◆ Task goal ◆
Lines from the line with "## through the flow" to the line with "slack [ps] |" in the entries below, and only those, must be output exactly, with both ends included.

==== Source material ====

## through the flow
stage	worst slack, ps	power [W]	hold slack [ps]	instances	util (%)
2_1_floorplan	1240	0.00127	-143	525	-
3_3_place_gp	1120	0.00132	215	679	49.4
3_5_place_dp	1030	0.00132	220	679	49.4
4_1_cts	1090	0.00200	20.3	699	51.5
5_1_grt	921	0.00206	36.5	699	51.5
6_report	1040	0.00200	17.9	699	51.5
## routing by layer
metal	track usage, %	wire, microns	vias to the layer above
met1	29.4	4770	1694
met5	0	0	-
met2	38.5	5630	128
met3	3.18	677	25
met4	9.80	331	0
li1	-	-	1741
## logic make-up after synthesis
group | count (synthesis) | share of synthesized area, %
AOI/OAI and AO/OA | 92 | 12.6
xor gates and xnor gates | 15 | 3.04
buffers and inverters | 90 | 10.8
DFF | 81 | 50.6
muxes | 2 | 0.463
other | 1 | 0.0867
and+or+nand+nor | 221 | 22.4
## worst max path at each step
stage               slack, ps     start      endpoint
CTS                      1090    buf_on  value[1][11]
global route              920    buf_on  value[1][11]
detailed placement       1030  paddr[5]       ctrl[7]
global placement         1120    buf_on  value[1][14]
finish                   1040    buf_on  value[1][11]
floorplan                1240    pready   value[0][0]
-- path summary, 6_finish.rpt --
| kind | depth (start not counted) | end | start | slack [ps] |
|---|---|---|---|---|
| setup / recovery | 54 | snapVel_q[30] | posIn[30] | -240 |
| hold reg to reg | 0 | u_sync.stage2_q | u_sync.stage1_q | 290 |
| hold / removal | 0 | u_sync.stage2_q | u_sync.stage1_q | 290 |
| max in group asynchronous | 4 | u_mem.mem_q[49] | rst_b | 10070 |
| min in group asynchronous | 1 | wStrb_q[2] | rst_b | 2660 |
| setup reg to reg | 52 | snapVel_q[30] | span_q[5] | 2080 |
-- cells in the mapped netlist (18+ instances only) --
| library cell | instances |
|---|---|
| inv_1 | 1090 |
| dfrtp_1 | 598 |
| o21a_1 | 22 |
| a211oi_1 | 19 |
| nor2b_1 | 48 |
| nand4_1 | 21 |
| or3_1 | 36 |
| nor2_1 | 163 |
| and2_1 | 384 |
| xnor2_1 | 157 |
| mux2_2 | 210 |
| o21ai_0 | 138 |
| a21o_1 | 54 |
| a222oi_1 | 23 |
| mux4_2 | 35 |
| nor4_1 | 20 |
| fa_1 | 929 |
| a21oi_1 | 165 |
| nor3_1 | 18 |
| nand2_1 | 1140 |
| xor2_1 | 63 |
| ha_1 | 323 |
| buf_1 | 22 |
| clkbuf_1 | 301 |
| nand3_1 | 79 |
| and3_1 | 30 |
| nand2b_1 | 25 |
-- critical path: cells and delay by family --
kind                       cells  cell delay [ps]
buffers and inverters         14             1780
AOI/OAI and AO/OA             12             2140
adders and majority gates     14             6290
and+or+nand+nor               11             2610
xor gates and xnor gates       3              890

====
==== Source material ====

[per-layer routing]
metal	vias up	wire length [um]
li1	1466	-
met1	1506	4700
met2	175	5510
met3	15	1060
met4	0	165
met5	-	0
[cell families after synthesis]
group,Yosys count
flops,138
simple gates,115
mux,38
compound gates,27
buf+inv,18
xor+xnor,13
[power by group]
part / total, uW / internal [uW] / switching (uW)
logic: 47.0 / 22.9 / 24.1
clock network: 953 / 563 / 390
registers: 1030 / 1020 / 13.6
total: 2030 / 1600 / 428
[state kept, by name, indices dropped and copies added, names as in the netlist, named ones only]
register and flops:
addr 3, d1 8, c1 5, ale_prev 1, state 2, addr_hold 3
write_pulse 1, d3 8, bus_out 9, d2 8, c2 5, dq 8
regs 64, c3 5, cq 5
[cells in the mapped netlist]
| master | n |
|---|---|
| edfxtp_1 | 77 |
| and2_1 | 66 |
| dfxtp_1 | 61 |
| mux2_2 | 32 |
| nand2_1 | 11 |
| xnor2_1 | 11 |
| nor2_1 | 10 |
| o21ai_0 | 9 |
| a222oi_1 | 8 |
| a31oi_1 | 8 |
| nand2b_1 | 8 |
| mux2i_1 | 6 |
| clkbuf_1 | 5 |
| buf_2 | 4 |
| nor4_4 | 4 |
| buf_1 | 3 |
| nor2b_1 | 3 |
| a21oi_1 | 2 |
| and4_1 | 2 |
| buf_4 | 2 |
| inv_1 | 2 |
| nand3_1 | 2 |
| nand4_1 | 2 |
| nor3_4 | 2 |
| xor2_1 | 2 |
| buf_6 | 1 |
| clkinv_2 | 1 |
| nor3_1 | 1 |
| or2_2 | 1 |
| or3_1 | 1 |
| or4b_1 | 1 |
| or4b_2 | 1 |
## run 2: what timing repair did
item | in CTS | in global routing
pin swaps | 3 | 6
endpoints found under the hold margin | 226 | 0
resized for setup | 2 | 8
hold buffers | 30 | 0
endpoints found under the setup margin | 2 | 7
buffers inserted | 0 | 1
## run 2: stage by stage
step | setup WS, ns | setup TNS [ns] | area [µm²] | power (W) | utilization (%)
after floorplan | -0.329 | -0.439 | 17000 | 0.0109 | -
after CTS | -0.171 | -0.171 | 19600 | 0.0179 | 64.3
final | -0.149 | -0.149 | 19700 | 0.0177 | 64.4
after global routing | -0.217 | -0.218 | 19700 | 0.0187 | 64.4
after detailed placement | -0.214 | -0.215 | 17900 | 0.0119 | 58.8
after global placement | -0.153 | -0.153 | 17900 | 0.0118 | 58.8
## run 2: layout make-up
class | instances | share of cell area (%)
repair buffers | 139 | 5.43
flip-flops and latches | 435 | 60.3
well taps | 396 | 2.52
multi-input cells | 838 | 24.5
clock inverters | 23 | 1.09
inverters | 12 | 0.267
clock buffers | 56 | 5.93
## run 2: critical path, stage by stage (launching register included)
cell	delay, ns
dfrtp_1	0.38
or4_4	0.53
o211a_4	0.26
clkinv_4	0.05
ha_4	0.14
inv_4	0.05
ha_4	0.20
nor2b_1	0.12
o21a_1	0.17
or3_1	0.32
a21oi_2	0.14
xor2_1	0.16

====

◆ Output below ◆
## through the flow
stage	worst slack, ps	power [W]	hold slack [ps]	instances	util (%)
2_1_floorplan	1240	0.00127	-143	525	-
3_3_place_gp	1120	0.00132	215	679	49.4
3_5_place_dp	1030	0.00132	220	679	49.4
4_1_cts	1090	0.00200	20.3	699	51.5
5_1_grt	921	0.00206	36.5	699	51.5
6_report	1040	0.00200	17.9	699	51.5
## routing by layer
metal	track usage, %	wire, microns	vias to the layer above
met1	29.4	4770	1694
met5	0	0	-
met2	38.5	5630	128
met3	3.18	677	25
met4	9.80	331	0
li1	-	-	1741
## logic make-up after synthesis
group | count (synthesis) | share of synthesized area, %
AOI/OAI and AO/OA | 92 | 12.6
xor gates and xnor gates | 15 | 3.04
buffers and inverters | 90 | 10.8
DFF | 81 | 50.6
muxes | 2 | 0.463
other | 1 | 0.0867
and+or+nand+nor | 221 | 22.4
## worst max path at each step
stage               slack, ps     start      endpoint
CTS                      1090    buf_on  value[1][11]
global route              920    buf_on  value[1][11]
detailed placement       1030  paddr[5]       ctrl[7]
global placement         1120    buf_on  value[1][14]
finish                   1040    buf_on  value[1][11]
floorplan                1240    pready   value[0][0]
-- path summary, 6_finish.rpt --
| kind | depth (start not counted) | end | start | slack [ps] |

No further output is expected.